QM approaches to QSARs are extremely powerful but also susceptible to misuse. Several packages, such as dragon descriptors20, generate thousands of features derived from QM calculations. Models built from these features are vulnerable to overfitting due to the large number of features and difficulty in interpreting features.

3.3 Comparative molecular field analysis (CoMFA) and simulated QSARs

While not covered in depth here, some approaches to computational models perform direct simulations on chemical structures. Rather than building statistical models from chemical descriptors, these models create a virtual 3-dimensional physical model of the chemicals and receptors. Models of receptor-ligand binding can simulate physical interactions between molecules and protein receptors. One important example of this approach is comparative molecular field analysis (CoMFA) (Cramer et al., 1988). In a CoMFA analysis, a set of compounds known to interact with the same receptor are selected. A training subset is selected and potential pharmacophores (functional groups that interact with the receptor) are generated via superposition of the training set. CoMFA approaches can become much more complex, but in general they operate by virtual manipulation of 3-dimensional structures (with charges).

4 Toxicological targets

QSARs can be used to address diverse targets in toxicology: These targets include (but are not limited to) physicochemical properties, environmental effects, and human health effects. To build a QSAR, some form of reference data is needed, usually in the form of an experimental observation. When the desired endpoint is difficult, expensive or dangerous to generate directly, an experimental surrogate or biomarkers for the endpoint can be used. For example, the LLNA (Luechtefeld et al., 2016a) is performed on mice and used as a stand-in for the human patch test to evaluate human skin sensitization (Gerberick et al., 2001).

4.1 Problems to address a well-defined endpoint

The OECD QSAR guidelines suggest that QSARs should have a well-defined endpoint. Well-defined endpoints clearly identify the experimental target of a QSAR and minimize ambiguity in the assignment of target values to chemicals. There are a few problems, however:

4.1.1 Identifier based ambiguity

Publications often define QSAR targets using natural language, for example: “acute aquatic toxicity” (Lozano et al., 2010), “postmortem redistribution” (Giaginis et al., 2014) or ”placental clearance and transfer” (Hewitt et al., 2007). These names vary from highly descriptive to vague. The uncontrolled nature of natural language names results in multiple names for the same target and ambiguous names that could refer to multiple targets. This problem is partially addressed by agencies that define unique identifiers for QSAR targets.

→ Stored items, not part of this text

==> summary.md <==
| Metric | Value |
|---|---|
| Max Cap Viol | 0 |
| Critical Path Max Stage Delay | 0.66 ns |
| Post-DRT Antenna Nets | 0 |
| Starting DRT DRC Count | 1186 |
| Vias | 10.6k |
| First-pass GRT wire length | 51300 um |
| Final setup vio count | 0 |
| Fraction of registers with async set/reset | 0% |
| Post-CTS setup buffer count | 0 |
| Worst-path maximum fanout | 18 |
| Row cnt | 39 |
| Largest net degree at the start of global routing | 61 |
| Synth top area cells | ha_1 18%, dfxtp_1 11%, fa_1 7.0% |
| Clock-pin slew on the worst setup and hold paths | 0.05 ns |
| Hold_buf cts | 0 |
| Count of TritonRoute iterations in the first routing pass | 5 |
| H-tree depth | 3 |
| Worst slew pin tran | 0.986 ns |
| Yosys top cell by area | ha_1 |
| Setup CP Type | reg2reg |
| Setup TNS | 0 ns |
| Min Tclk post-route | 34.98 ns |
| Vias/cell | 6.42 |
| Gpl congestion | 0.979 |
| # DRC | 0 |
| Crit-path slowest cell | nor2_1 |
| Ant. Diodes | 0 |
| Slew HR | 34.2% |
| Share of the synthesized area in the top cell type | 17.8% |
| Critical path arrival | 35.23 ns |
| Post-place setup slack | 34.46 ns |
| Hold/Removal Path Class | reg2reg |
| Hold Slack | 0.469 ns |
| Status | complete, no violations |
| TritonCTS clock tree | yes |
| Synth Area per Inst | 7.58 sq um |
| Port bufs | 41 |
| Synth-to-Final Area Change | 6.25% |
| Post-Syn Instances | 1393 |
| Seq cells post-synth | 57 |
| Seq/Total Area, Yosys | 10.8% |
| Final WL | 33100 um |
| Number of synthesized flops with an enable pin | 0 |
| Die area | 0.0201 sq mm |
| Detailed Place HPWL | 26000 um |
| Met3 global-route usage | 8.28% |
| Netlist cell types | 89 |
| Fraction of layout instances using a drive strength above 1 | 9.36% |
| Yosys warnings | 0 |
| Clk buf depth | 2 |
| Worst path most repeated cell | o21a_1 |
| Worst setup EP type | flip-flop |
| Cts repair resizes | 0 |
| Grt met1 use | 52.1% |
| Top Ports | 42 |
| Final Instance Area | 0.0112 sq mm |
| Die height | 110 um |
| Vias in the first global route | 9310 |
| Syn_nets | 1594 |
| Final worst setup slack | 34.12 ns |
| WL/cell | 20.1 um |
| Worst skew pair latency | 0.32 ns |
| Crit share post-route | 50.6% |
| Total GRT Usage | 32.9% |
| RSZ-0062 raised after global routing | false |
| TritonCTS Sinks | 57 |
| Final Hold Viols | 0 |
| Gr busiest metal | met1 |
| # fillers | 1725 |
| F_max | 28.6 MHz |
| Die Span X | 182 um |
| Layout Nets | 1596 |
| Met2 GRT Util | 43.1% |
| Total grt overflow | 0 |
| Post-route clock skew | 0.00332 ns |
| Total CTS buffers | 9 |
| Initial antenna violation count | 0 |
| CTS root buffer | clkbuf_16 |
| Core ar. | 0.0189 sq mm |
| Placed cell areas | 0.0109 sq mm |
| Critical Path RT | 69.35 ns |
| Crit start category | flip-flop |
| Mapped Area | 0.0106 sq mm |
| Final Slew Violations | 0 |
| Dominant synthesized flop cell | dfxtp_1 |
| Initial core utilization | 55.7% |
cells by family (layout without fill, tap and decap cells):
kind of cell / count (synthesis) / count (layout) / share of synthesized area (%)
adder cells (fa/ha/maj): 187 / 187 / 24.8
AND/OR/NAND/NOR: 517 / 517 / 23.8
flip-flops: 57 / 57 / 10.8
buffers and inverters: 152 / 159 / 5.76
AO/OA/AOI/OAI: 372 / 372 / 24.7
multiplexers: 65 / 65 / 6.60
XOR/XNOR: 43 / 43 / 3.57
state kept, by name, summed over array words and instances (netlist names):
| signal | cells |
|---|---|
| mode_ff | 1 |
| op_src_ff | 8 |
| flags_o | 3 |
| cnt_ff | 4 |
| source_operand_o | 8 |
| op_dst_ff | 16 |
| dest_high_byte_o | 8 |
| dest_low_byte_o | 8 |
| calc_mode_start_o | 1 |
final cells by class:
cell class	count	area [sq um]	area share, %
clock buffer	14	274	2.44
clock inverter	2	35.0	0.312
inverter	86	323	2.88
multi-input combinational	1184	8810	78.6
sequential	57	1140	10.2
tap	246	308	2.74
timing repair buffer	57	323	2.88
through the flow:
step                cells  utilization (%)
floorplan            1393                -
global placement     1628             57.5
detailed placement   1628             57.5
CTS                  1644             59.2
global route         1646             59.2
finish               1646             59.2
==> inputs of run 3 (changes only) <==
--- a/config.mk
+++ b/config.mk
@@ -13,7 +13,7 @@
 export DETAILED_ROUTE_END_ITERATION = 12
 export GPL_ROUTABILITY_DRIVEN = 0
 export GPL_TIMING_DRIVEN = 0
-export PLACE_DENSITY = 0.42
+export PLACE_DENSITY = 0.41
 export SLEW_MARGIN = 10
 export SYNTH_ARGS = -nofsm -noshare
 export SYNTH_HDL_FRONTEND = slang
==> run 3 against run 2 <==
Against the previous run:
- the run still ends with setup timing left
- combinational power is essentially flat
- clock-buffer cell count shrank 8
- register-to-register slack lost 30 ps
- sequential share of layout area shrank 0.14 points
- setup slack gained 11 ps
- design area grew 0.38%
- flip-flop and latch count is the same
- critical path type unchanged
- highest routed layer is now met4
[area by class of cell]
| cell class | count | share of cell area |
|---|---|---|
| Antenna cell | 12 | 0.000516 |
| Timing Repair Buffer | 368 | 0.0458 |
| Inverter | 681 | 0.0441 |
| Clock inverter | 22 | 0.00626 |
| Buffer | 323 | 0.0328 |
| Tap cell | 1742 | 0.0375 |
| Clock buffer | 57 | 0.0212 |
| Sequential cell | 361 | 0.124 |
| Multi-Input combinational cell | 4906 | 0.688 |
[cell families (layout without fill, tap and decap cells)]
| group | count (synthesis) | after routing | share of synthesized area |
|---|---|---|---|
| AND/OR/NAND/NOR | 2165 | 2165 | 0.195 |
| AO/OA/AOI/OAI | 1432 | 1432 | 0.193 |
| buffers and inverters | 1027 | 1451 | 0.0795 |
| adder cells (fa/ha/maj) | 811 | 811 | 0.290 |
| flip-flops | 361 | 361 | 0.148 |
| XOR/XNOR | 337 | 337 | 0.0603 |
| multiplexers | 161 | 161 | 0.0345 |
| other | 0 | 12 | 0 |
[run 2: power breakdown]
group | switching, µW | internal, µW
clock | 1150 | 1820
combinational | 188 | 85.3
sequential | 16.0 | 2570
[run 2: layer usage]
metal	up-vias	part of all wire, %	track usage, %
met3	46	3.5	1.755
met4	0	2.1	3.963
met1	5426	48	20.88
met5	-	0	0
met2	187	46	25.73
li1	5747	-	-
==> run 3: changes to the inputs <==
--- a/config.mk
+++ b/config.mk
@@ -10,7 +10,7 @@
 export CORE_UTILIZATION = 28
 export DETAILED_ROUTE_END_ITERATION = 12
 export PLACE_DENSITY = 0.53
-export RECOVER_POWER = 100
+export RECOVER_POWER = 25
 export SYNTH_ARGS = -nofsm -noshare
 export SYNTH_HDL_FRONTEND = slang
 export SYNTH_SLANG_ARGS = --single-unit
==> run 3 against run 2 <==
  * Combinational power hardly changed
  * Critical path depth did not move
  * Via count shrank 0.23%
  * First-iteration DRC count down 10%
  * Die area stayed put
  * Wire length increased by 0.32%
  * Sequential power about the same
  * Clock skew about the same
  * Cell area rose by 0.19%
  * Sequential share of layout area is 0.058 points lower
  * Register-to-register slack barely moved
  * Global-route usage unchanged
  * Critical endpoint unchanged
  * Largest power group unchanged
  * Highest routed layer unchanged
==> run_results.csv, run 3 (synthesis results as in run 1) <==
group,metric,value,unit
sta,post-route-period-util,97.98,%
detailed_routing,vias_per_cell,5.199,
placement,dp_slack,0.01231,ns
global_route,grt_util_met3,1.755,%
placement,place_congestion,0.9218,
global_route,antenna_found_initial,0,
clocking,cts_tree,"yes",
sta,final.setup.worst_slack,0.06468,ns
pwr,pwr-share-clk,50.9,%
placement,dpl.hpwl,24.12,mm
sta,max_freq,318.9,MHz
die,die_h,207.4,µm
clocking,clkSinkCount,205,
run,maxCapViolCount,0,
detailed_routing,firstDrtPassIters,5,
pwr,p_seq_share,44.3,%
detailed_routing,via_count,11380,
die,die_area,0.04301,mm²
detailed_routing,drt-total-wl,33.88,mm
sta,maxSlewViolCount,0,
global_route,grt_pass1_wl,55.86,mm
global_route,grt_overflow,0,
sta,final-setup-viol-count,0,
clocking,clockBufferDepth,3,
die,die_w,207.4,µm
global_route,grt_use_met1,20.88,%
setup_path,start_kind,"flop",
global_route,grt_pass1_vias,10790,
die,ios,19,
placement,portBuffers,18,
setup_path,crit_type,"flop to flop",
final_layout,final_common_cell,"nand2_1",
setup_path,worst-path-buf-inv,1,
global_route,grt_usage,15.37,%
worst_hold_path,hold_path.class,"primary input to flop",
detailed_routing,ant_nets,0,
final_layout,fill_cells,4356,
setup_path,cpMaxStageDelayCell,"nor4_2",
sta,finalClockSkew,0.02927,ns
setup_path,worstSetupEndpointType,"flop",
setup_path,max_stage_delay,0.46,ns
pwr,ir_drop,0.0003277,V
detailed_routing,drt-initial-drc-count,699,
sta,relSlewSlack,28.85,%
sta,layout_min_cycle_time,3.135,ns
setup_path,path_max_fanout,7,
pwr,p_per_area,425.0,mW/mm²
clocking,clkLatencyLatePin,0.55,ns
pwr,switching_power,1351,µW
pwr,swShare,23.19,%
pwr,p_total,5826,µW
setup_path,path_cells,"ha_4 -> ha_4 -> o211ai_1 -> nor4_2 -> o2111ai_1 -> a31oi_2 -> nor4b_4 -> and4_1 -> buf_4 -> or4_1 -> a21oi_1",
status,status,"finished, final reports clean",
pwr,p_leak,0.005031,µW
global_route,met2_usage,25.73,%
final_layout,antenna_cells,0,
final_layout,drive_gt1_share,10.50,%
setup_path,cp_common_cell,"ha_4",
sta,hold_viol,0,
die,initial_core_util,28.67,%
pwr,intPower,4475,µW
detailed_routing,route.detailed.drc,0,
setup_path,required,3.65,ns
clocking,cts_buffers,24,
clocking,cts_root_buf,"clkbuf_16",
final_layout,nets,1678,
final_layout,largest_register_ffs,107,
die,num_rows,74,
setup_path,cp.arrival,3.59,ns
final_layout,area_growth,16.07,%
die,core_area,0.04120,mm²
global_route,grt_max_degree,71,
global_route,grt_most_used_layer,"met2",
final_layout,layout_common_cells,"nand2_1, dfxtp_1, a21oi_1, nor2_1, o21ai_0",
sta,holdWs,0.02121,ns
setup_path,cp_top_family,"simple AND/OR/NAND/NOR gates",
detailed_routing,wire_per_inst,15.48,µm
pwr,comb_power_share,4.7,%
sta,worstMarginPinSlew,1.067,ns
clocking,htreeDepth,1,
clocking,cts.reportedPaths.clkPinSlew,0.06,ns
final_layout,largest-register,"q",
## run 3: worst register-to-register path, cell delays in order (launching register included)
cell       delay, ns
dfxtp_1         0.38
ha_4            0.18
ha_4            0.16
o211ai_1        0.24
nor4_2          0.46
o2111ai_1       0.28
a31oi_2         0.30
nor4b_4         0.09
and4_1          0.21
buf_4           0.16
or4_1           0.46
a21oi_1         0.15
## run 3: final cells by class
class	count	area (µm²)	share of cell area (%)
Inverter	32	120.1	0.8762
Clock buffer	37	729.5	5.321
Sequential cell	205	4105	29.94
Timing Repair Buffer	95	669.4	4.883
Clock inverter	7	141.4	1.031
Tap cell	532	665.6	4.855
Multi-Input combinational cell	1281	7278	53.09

4.1.2 PubChem bioassays capturing activity across multiple targets

PubChem creates a unique identifier for bioassays (Wang et al., 2010), which refers to a specific screening test and the values generated thereof. Even experimental endpoints identified via alphanumeric identifiers can be difficult to define as screening assays capture activity across multiple targets. This multi-target identification leads to problems. If a QSAR models this assay, does it also model assays that measure activity against a subset of the targets of this assay?

4.1.3 OECD guidelines result in variability

The OECD guideline identifier provides detailed descriptions of different experimental procedures. OECD TG 407, for example, is the OECD guideline for the test “Repeated Dose 28-Day Oral Toxicity Study in Rodents” (OECD, 2008). This is a 13-page guideline, which has a revision history (one major change in 1995) that covers important initial considerations, the principle of the test, and a detailed description of the method. These guidelines describe in some detail how to interpret the results of guideline studies and what parameters may be changed for the study. Parameter choices for TG 407 include selection of animal species (preferably rats, but any rodent with sufficient justification.) The ability to change parameter selection for guidelines allows greater experimental variance. OECD guideline outcomes make excellent QSAR targets. They are the result of a well-defined study with careful instructions on how to measure the results. However, even using results from OECD guidelines studies is not without peril. In a study of the consistency of the Draize rabbit eye irritation test (another OECD guideline study), we found a low rate of concordance between studies (Luechtefeld et al., 2016b). Variance in repeated guideline study results can be large and bias can exist between labs performing experiments.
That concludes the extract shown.